This was a big topic in 2020 and 2021 by the prophets of the Panic, who envisioned a post-city, post-office, post-social-interaction world of pod-people who leave home occasionally to get the latest miracle vaccines (Leave the warmth of the pod for long periods, when I am not an Essential Worker? There are FLU VIRUSES out there; Are you crazy?).

There are obviously urbanized agglomerations ("metro areas," where you can drive to Wal-Mart to stock up on China's best, or is it just China's cheapest, soylent-products).

But you are referring specifically to urban-downtowns that we remember from a past era of train stations anchoring downtowns, main streets, people who could walk everywhere.

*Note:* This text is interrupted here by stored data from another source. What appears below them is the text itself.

Setup of wip/garnet:
==> flow/design.v (excerpt) <==
module top_button_handler(
    input wire clk,
    input wire rst,
    input wire [3:0] btn,                
    input wire [3:0] sw_p,               
    input wire sw_au,                    
    input wire update_money,
    output reg [3:0] seg_0_data,         
    output reg [3:0] seg_1_data,         
    output reg [3:0] seg_2_data,         
    output reg [3:0] seg_3_data,          
    output wire rs, rw, en,
    output reg [3:0] led,
    output wire [7:0] data
);
For scale: roughly 5300 cells after synthesis, roughly 470 flip-flops, ~43 I/O pins, ~38000 sq um of cells after synthesis.
clock: 11.6 ns
lec_check: 0
abc_area: 1
cap_margin: 20
core_margin: 2
core_utilization: 68
cts_cluster_size: 96
slew_margin: 20
run.sh (not shown) runs the stock make flow with config.mk's settings and CLKGATE_MAP_FILE=.
Flow for wip/garnet halted at 5_1_grt, error code ODB-0269.
Inputs modified between wip/garnet and wip/nickel:
-- flow/config.mk --
<<< wip/garnet, line 8
export ABC_AREA = 1
>>> wip/nickel, line 8
<<< wip/garnet, line 11
export CORE_UTILIZATION = 68
export CTS_CLUSTER_SIZE = 96
>>> wip/nickel, line 10
export CORE_UTILIZATION = 40
==> flow/constraint.sdc <==
create_clock -name core_clock -period 22.0 [get_ports {clk}]
set_input_delay 4.4000 -clock core_clock [delete_from_list [all_inputs] [get_ports {clk}]]
set_output_delay 4.4000 -clock core_clock [all_outputs]
set_load 0.01 [all_outputs]
Findings:
From wip/garnet to wip/nickel the numbers moved as follows: cell total in the yosys stat output dropped 669, number of library cell types mapped by synthesis increased by about 60% relative to the old numbers, horizontal extent of the die increased by about 30% relative to the old numbers. Of wip/nickel and wip/garnet, the run reporting the lower die area was wip/garnet. wip/nickel did not stop at any stage, and its layout met the timing, DRC and antenna checks. What ended wip/garnet was a tool error in 5_1_grt; the run never finished. From wip/garnet to wip/nickel the numbers moved as follows: buffer count from post-CTS setup fixing moved down; summed standard-cell area reported by yosys level.
Setup changes, wip/nickel to wip/willow
-- flow/config.mk --
<<< wip/nickel, line 10
export CORE_UTILIZATION = 40
>>> wip/willow, line 10
export CORE_UTILIZATION = 65
==> flow/constraint.sdc <==
create_clock -name core_clock -period 14.5 [get_ports {clk}]
set_input_delay 2.9000 -clock core_clock [delete_from_list [all_inputs] [get_ports {clk}]]
set_output_delay 2.9000 -clock core_clock [all_outputs]
set_load 0.01 [all_outputs]
[summary]
- Final instance count without filler cells of wip/willow exceeds that of wip/nickel by a few percent.
- On clock insertion delay at the later pin of the skew report, wip/nickel and wip/willow are neck and neck.
- STATUS run=wip/willow STAGES=ALL_DONE FINAL_CHECKS=FAILED CAUSE=setup timing
- On final worst setup slack, wip/willow does worse than wip/nickel.
- Routed via count divided by cell count, wip/willow vs wip/nickel: up by a little under 10%
- The time the final worst path needs with I/O delays and setup of wip/willow falls short of that of wip/nickel by 2.93 ns.
- Delta (wip/willow minus wip/nickel): total global routing track utilization now sits higher, area of all placed cells without fillers picked up an extra about 15%, share of final layout cell area taken by non-clock buffers rose by 10 points.
diff inputs: wip/willow => wip/lagoon
-- flow/config.mk --
<<< wip/willow, line 9
export CORE_MARGIN = 2
export CORE_UTILIZATION = 65
>>> wip/lagoon, line 9
export CORE_MARGIN = 10
export CORE_UTILIZATION = 40
export CTS_CLUSTER_DIAMETER = 109
export HOLD_SLACK_MARGIN = -0.09
export PLACE_DENSITY_LB_ADDON = 0.14
==> flow/constraint.sdc <==
create_clock -name core_clock -period 25.5 [get_ports {clk}]
set_input_delay 5.1000 -clock core_clock [delete_from_list [all_inputs] [get_ports {clk}]]
set_output_delay 5.1000 -clock core_clock [all_outputs]
set_load 0.01 [all_outputs]
Findings:
- Between wip/willow and wip/lagoon, the flow reports count of clock-buffer cells in the layout increasing by more than a quarter.
- Going from wip/willow to wip/lagoon, number of global-route vias before repair shrinks by about 14%.
- Looking at source of the critical timing path, the counter[24] result is from wip/lagoon; the counter[29] one comes from wip/willow.
- Relative to wip/willow, first-pass GRT wire length decreased by 8000 um in wip/lagoon.
- Count of non-filler cells in the finished layout: wip/lagoon vs wip/willow down 4.2%
- When the final numbers for wip/willow and wip/lagoon were put side by side, the post-route minimum period turned out to be smaller in wip/willow.
- wip/lagoon has completed all stages; timing, DRC and antenna checks passed.
- Looking at wip/willow and wip/lagoon, the synthesized cell count is a wash.

========
top_button_handler again, from the RTL that the note above started with.
clock: 33.1 ns
lec_check: 0
abc_area: 0
cap_margin: 20
cell_pad_in_sites_detail_placement: 2
core_margin: 2
core_utilization: 51
gpl_routability_driven: 1
gpl_timing_driven: 1
hold_slack_margin: -0.06
min_routing_layer: met1
place_density_lb_addon: 0.12
setup_slack_margin: 4.52
slew_margin: 25
The baseline aborted during 3_5_place_dp (DPL-0033).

I don't think the "time" of the above-described is over with. I don't think you regularly read James Howard Kunstler (though I would recommend it; he often comes up with good material), but Kunstler has for many years talked about this problem or challenge. He is an interesting social critic, radical anti-Regime in his way, but he would identify the harmful effects of the Regime's domestic policies as in part being due to city design and car-culture (car-dependency and highways that undermine downtowns).

Kunstler these days preaches a vision of a small-scale "urban" future. Smaller towns but that are still defined by an urban concept in their center. But mega-cities defined by anomie, with layers of cheap-labor migrants, scheming migrants from the Orient and such, men-with-gold-chains running their various semi-scams, and a layer of Black and Hispanic subsidized-housing beneficiaries in Wokeness-funded buildings, and all the rest -- these things all don't have a future in Kunstler's view (although, as I read the Regime's goals, the Regime is committed to stretching the whole project out indefinitely). If that is what is being defined as a "city," it's tougher to imagine a strong future, once the money-rivers of Wokeness dry up.
Hail
Sunday - July 23rd 2023 5:10PM MST
PS

-- On travel, the magic of the New Place, and the Uncanny Valley --

There is a magic in an initial contact with a place, one of the part of life we don't have any satisfactory scientific answer, IMO. And equally funny is the the human mind has a funny trick of losing the magic after a certain period. It's not often one can keep that enchanted feeling very long. And chasing it is what motivates lots of the hardcore perennial long-distance travelers you'll encounter out there.

Having observed this New Place Magic phenomenon so often, one tends to develop the personal admonition: Write down impressions! The former custom of descriptive letter-writing to the "folks back home" (really a great art, in its time) was an excellent way to capture the magic. The magic does NOT have to be positive. More often it is positive than not.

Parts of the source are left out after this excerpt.